## Work to be completed
Go through the data below and gather each line containing "buffers".

Dataset records section start

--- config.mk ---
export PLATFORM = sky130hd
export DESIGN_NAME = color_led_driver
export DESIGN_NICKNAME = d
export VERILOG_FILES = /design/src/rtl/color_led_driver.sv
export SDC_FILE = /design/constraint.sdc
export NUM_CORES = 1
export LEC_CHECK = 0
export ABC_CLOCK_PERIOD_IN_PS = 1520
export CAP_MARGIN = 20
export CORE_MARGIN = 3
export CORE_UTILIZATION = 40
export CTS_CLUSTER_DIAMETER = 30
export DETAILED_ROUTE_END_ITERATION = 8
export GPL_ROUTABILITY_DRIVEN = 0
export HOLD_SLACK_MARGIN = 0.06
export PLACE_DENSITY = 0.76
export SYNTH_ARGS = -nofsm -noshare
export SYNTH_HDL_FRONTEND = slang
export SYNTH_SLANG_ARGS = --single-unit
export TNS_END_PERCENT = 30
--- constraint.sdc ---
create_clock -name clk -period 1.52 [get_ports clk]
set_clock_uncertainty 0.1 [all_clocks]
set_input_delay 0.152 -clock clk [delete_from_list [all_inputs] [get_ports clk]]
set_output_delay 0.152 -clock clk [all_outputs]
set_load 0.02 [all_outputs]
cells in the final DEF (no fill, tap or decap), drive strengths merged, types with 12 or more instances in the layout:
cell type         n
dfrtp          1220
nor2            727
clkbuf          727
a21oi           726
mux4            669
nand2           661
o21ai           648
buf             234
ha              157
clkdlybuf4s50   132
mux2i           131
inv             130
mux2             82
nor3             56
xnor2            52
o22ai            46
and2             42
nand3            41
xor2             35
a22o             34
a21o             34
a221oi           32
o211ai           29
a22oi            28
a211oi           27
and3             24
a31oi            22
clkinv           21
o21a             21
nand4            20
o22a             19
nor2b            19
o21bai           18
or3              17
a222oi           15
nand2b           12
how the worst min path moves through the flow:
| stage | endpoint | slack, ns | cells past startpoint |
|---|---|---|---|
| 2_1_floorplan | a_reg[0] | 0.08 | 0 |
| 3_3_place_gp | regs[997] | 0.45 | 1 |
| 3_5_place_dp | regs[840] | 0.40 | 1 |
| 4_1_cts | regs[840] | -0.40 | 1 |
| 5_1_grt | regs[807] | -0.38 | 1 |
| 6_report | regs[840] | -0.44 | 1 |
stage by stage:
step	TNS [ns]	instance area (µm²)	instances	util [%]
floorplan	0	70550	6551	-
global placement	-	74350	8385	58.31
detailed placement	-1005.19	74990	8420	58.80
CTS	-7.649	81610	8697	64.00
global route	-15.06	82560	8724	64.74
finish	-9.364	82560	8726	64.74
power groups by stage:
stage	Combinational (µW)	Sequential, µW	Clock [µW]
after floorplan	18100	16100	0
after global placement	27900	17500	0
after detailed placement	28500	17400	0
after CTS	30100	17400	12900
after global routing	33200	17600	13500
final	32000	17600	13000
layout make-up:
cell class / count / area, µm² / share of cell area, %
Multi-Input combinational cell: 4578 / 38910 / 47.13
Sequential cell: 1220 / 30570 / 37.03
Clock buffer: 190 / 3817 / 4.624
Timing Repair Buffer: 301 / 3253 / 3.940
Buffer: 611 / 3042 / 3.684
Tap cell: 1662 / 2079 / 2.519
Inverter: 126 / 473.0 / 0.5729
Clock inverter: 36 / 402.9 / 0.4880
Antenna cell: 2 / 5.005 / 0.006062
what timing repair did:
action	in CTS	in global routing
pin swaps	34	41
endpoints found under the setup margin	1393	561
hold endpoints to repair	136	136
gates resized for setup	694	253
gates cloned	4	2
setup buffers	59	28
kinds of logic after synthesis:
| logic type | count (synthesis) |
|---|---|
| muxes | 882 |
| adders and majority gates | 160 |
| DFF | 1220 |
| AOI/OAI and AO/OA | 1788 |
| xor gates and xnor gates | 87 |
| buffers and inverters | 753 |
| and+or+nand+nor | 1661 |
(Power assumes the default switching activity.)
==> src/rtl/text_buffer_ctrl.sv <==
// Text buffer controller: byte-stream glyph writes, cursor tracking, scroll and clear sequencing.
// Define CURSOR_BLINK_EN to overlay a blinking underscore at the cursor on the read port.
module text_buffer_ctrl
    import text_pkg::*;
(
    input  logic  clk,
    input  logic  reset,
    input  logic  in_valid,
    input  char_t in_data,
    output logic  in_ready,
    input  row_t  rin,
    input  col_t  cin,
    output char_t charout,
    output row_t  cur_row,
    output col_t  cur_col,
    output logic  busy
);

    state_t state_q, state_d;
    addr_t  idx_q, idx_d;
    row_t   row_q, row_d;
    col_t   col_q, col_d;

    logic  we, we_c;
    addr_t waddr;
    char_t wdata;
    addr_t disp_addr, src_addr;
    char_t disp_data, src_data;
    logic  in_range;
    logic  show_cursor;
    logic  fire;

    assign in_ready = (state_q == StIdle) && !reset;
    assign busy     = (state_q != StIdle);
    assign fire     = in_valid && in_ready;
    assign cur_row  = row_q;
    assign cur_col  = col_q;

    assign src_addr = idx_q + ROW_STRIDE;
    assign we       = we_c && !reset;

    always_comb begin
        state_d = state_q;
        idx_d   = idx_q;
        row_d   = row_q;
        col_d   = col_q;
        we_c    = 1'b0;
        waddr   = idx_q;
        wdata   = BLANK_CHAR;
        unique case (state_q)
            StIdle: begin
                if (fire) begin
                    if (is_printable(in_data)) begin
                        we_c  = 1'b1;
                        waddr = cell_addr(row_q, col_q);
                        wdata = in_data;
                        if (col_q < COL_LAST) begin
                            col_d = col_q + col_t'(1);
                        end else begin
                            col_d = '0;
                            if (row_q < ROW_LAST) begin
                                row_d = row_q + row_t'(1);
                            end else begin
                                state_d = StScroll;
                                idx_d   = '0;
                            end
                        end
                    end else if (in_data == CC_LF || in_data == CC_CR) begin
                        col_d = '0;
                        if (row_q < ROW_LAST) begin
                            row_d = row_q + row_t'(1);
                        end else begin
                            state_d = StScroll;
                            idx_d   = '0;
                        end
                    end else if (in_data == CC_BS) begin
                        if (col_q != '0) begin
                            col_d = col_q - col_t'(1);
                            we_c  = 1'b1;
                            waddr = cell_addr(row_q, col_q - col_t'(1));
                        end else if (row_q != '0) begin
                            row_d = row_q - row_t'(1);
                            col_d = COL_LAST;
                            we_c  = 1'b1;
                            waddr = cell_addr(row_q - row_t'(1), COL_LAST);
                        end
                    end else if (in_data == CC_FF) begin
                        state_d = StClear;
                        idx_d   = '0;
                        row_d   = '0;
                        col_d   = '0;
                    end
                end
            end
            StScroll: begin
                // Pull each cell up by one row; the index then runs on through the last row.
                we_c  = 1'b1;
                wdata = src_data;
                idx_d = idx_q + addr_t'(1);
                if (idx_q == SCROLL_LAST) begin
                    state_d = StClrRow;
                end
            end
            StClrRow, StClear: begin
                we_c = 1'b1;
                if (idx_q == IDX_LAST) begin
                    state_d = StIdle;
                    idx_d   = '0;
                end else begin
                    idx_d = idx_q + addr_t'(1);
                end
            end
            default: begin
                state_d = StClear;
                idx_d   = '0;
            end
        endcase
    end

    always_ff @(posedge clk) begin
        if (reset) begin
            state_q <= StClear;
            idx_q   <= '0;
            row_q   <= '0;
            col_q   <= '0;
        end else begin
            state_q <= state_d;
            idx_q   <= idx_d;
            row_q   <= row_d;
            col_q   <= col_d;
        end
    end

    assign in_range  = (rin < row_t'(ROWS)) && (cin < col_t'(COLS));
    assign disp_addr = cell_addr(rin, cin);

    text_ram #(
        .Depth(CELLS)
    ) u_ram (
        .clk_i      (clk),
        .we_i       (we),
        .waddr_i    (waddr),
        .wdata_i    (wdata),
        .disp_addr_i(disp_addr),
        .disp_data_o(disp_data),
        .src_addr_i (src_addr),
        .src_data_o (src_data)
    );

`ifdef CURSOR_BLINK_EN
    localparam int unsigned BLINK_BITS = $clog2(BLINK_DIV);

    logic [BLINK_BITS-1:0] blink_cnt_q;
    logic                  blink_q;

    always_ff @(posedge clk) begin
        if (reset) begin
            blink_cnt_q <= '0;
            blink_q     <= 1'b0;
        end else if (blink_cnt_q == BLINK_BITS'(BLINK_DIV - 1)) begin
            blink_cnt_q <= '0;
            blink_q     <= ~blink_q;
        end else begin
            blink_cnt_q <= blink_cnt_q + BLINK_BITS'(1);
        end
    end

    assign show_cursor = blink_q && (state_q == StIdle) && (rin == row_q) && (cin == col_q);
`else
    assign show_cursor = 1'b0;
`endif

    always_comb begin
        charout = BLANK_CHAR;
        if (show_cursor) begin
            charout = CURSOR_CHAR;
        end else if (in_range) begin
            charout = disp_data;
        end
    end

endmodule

Dataset records section end

## Answer box
setup buffers	59	28
| buffers and inverters | 753 |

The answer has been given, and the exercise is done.